Zunächst verschaffte sich das Team um den Physiker Christian Melzer mit hochauflösenden optischen Mikroskopen einen umfassenden Überblick über die gesamten Inhalte der Memory Disc und nahm anschließend Detailansichten auf. „Da optische Mikroskope ab einem gewissen Detailgrad an ihre Grenzen stoßen, haben wir außerdem Rasterelektronenmikroskopie eingesetzt, um besonders detailreiche oder kleine Objekte präzise zu dokumentieren“, erläutert Melzer.

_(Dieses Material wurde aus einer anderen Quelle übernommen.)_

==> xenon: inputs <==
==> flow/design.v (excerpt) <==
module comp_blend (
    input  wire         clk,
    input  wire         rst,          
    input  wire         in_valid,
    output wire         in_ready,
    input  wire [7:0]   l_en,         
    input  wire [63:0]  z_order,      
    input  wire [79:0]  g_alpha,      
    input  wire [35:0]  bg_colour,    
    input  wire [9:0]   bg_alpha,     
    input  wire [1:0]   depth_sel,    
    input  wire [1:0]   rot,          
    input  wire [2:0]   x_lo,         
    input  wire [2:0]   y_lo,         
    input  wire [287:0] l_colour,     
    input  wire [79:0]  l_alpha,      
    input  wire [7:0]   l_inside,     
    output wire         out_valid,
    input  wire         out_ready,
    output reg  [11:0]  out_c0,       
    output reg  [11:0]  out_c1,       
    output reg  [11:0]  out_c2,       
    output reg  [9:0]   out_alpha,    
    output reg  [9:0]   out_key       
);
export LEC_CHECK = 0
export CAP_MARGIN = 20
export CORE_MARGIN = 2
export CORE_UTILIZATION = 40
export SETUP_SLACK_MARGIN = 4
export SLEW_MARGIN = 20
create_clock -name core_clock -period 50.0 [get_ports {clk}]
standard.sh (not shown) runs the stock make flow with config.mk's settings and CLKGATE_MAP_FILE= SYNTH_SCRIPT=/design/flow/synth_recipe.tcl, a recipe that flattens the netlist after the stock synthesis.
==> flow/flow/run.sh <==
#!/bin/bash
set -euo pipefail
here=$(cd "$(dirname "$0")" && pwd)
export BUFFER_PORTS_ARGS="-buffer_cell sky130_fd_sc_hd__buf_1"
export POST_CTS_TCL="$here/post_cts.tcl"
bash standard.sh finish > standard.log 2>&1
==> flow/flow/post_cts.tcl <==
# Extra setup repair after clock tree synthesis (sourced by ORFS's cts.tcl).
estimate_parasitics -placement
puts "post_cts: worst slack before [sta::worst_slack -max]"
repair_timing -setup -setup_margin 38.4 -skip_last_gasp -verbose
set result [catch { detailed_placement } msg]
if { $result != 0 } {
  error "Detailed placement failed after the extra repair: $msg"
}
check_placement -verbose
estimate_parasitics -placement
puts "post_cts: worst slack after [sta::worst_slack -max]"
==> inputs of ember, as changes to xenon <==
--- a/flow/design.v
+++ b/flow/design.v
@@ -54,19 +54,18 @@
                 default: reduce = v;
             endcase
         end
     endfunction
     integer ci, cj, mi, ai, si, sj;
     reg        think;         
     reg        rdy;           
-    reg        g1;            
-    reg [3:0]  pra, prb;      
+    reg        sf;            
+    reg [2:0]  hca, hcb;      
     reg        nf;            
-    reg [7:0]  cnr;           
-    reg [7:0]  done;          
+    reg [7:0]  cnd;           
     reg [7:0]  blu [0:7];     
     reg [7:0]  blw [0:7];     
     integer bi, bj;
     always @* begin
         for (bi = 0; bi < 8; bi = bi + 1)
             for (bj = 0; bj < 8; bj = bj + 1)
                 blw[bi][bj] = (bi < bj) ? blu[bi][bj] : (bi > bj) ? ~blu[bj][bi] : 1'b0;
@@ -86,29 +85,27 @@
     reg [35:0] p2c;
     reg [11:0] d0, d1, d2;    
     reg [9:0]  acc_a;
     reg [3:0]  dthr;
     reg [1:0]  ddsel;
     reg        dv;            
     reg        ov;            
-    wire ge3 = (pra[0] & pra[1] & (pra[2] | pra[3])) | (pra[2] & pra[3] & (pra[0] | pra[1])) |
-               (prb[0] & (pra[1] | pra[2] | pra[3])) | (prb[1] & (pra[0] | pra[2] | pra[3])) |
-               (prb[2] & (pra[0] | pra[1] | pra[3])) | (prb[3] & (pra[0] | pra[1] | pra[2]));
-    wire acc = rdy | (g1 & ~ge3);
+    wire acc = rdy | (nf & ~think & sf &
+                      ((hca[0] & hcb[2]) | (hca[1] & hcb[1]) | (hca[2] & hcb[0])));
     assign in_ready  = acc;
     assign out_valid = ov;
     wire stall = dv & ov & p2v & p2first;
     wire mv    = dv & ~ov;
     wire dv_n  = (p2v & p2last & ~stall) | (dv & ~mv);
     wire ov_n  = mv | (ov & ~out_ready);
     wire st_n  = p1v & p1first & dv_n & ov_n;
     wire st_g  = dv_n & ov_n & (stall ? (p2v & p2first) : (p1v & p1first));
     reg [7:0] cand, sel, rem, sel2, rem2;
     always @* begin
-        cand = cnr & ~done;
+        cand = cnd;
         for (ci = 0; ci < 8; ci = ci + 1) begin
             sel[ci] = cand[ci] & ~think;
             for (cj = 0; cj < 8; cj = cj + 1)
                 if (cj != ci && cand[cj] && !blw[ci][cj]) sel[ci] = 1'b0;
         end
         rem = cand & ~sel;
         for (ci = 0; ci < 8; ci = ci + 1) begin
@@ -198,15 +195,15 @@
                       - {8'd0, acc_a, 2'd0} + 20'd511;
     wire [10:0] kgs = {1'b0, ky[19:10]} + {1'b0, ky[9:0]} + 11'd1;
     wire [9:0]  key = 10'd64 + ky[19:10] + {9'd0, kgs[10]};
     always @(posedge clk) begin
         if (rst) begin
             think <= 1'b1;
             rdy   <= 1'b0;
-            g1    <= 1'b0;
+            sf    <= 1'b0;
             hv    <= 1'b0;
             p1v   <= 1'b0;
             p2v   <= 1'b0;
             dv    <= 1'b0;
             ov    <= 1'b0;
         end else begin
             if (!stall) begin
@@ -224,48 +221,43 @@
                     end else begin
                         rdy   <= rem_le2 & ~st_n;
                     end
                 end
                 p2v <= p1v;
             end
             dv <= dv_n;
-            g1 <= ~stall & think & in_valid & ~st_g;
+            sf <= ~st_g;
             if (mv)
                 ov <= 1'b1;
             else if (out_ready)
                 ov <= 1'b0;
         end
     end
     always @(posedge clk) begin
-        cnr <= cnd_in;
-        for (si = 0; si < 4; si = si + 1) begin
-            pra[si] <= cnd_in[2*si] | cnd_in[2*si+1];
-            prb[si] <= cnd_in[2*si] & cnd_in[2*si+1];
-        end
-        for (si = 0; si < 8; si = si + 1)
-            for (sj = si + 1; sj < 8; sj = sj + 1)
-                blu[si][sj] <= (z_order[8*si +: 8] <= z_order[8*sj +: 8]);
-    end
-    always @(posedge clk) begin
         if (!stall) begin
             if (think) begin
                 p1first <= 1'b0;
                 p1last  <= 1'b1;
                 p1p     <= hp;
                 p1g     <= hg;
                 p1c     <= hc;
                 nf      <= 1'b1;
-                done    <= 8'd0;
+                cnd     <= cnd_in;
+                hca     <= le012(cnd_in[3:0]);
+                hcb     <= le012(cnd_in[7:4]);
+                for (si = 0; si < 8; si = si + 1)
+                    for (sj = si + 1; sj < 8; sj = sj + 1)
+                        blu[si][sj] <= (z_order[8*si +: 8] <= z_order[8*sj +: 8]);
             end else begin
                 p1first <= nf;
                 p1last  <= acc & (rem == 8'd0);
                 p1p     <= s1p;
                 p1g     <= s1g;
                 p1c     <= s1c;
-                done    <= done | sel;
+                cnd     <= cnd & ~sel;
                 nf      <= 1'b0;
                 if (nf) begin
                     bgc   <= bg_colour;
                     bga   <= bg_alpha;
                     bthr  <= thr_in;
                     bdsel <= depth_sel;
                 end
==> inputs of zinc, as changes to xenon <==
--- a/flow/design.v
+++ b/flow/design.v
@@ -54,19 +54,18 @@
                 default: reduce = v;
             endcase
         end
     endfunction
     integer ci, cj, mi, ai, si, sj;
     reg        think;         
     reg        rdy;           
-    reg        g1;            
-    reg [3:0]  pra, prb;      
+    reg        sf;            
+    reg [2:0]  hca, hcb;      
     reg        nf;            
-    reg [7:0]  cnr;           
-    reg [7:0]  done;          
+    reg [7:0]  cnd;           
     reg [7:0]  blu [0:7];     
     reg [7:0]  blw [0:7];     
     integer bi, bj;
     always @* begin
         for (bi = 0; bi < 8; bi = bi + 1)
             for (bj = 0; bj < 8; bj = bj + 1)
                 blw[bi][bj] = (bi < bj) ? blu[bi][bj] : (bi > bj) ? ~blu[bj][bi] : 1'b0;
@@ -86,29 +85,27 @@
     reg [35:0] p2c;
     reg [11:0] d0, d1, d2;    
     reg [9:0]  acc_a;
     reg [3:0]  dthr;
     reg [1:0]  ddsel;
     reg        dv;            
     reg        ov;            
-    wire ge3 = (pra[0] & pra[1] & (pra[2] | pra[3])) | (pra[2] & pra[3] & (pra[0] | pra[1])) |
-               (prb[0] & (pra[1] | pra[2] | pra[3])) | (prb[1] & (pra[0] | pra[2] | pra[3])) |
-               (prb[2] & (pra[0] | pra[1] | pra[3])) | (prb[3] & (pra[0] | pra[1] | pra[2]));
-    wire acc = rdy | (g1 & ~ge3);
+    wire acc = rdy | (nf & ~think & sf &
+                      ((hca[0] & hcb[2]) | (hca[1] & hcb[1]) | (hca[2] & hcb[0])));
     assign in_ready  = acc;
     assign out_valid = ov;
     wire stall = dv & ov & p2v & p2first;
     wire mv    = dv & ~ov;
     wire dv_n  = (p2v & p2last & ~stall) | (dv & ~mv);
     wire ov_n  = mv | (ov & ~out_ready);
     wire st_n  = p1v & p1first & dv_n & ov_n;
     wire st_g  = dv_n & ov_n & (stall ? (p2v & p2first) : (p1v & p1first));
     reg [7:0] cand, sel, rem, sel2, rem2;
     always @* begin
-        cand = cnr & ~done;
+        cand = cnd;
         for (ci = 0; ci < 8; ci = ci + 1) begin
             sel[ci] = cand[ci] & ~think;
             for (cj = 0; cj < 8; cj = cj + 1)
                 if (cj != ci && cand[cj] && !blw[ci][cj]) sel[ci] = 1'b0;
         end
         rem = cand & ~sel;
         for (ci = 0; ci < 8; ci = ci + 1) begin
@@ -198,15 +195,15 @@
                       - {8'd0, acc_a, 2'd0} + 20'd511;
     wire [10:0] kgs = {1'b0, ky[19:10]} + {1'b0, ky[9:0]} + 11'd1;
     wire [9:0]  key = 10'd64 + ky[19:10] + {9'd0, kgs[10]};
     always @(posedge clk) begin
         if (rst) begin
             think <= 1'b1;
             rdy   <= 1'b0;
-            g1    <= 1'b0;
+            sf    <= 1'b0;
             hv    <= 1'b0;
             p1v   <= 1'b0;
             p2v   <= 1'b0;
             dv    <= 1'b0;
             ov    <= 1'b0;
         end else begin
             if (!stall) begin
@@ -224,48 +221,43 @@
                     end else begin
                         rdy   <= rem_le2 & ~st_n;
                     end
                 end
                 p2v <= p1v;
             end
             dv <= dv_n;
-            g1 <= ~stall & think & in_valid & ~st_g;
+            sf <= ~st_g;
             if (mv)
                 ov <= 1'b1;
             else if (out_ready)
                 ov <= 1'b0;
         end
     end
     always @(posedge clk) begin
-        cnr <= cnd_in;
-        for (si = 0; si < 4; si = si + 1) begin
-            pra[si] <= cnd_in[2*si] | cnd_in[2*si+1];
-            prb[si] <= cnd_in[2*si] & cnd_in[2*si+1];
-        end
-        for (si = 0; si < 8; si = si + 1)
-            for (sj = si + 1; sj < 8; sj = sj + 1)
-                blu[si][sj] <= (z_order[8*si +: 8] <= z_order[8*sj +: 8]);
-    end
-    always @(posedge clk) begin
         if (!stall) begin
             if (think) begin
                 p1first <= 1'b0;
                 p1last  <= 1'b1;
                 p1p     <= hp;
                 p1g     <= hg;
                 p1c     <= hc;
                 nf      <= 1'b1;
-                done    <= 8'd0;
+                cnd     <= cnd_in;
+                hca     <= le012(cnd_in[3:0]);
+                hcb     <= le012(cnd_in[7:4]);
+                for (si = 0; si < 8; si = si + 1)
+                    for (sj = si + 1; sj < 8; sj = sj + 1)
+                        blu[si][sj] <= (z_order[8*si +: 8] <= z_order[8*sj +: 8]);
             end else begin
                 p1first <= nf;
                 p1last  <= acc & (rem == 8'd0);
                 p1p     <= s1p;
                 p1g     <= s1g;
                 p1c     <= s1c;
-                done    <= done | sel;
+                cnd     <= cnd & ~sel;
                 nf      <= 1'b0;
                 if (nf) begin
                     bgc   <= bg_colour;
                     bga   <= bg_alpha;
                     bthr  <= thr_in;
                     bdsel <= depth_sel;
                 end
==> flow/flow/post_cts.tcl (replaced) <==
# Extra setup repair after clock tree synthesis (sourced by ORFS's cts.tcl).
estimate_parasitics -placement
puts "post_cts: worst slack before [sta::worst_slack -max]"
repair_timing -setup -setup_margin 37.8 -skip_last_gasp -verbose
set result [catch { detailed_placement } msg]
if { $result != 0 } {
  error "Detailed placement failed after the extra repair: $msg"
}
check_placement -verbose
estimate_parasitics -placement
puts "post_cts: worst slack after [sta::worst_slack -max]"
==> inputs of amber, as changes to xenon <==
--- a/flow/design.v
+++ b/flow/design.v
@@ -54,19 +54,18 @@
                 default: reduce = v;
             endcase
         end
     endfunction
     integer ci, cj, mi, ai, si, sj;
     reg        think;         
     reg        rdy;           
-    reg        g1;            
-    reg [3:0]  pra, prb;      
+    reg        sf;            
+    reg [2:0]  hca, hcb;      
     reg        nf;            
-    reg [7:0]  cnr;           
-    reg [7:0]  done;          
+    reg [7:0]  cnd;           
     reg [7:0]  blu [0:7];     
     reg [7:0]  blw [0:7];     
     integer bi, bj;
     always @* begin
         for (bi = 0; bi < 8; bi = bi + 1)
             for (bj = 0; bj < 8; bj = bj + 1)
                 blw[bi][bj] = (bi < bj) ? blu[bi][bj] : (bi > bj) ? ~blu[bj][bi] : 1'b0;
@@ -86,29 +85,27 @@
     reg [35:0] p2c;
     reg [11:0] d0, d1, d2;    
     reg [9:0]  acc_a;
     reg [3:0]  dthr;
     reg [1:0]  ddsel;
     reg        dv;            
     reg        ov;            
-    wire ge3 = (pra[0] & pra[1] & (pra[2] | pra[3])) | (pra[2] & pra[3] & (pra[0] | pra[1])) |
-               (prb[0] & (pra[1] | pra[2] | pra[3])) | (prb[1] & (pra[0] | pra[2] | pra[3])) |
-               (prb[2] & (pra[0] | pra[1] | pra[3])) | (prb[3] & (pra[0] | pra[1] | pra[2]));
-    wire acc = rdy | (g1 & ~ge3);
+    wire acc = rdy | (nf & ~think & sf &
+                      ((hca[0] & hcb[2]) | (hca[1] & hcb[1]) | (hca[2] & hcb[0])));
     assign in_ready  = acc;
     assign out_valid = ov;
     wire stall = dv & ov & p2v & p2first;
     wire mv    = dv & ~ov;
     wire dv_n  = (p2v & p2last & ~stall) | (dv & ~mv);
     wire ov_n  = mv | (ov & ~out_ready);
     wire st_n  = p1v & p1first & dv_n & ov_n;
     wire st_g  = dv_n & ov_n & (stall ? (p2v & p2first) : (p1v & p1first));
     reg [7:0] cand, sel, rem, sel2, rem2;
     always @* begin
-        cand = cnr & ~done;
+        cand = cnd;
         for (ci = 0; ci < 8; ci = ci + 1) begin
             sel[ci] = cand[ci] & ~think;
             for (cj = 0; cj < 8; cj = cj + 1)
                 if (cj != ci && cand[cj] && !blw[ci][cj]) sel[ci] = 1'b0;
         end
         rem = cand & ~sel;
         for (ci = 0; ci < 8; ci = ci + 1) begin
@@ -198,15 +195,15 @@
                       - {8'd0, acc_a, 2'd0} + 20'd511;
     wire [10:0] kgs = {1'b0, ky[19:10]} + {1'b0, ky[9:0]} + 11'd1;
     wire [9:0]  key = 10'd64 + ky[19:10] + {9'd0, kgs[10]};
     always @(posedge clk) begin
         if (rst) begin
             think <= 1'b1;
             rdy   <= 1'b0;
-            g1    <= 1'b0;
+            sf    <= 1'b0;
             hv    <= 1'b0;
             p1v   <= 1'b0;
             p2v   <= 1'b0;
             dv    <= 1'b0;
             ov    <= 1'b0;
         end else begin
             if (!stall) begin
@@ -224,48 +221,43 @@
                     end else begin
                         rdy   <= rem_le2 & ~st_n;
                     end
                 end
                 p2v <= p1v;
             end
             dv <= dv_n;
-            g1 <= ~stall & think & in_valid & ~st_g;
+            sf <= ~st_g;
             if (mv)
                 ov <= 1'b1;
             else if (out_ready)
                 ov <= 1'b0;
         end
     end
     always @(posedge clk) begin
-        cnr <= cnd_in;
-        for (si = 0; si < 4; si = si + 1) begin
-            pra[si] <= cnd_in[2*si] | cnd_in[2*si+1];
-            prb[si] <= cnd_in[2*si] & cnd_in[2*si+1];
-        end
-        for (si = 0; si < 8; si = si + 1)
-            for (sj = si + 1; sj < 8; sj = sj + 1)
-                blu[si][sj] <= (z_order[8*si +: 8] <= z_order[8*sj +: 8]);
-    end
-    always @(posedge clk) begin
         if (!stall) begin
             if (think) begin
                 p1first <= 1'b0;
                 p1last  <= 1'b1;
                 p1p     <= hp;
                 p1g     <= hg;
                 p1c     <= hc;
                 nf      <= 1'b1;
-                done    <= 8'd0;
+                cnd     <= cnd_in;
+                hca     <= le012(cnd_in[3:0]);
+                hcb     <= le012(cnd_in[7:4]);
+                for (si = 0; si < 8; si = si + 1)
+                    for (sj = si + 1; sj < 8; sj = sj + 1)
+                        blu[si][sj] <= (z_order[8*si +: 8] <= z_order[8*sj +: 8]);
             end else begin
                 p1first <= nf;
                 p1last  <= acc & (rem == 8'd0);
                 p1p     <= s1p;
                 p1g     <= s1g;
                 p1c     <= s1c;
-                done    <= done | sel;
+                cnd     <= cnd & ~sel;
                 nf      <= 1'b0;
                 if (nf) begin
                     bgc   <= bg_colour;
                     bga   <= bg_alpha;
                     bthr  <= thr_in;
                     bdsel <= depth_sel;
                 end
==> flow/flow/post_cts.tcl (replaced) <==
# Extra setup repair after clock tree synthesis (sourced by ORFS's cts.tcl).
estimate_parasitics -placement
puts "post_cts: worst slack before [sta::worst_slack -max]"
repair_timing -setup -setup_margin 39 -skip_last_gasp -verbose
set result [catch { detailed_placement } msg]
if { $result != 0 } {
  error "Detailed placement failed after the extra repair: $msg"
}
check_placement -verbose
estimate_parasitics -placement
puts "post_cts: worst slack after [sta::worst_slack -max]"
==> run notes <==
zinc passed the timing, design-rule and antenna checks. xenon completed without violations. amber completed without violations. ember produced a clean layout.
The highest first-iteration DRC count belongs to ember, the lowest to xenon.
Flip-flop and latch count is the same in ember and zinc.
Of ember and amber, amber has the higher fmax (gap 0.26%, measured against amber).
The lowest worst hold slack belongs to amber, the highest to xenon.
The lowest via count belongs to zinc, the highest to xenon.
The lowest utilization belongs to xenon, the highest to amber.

Wie Fotografinnen und Fotografen, die Bakterien, Viren oder Zellstrukturen visuell bannen, mussten die Fachleute ihre Mikroskope sehr sorgfältig auswählen und optimal einstellen, um die Bilder und Texte der Memory Disc bestmöglich einfangen zu können. „Dabei mussten wir die Grenzen der Machbarkeit ausloten und extrem sauber arbeiten, um Oberflächenkontaminationen zu vermeiden“, schildert der Physiker. Das finale Urteil des Experten fiel dabei eindeutig aus: „Die Darstellungsqualität der Memory Disc ist beeindruckend; selbst kleinste Objekte im Mikrometerbereich sind detailreich abgebildet.“
Noch Ende 2025 soll die erste Memory Disc V3 Astronautinnen und Astronauten auf einer Mission des US-Unternehmens Astrobotic Technology zum Mond begleiten und in der Nähe seines Südpols abgesetzt werden. Eine zweite Mission ist für 2027 geplant. Bei dieser wird die Speichermünze in den Mond-Rover der Raumfahrtfirma Ispace integriert und dort im Schrödinger-Krater hinterlassen.
Bei all ihrer verblüffenden Detailtiefe – noch zeigt die Memory Disc die Meisterwerke der Kunstgeschichte nur monochrom statt farbig. Doch dabei müsse es nicht bleiben, ist Experte Melzer von ALTER I HTV überzeugt: „Um die Farbinformationen der Bildvorlagen zu bewahren, könnte die Zerlegung der Bilder in Farbkanäle eine vielversprechende Lösung bieten.“ So könnten künftige Generationen oder außerirdische Intelligenzen das Lächeln der Mona Lisa oder die ikonische „Große Welle vor Kanagawa“ des japanischen Farbholzschnittmeisters Katsushika Hokusai noch in Millionen von Jahren in all ihrer farbigen Finesse auf dem Mond bewundern.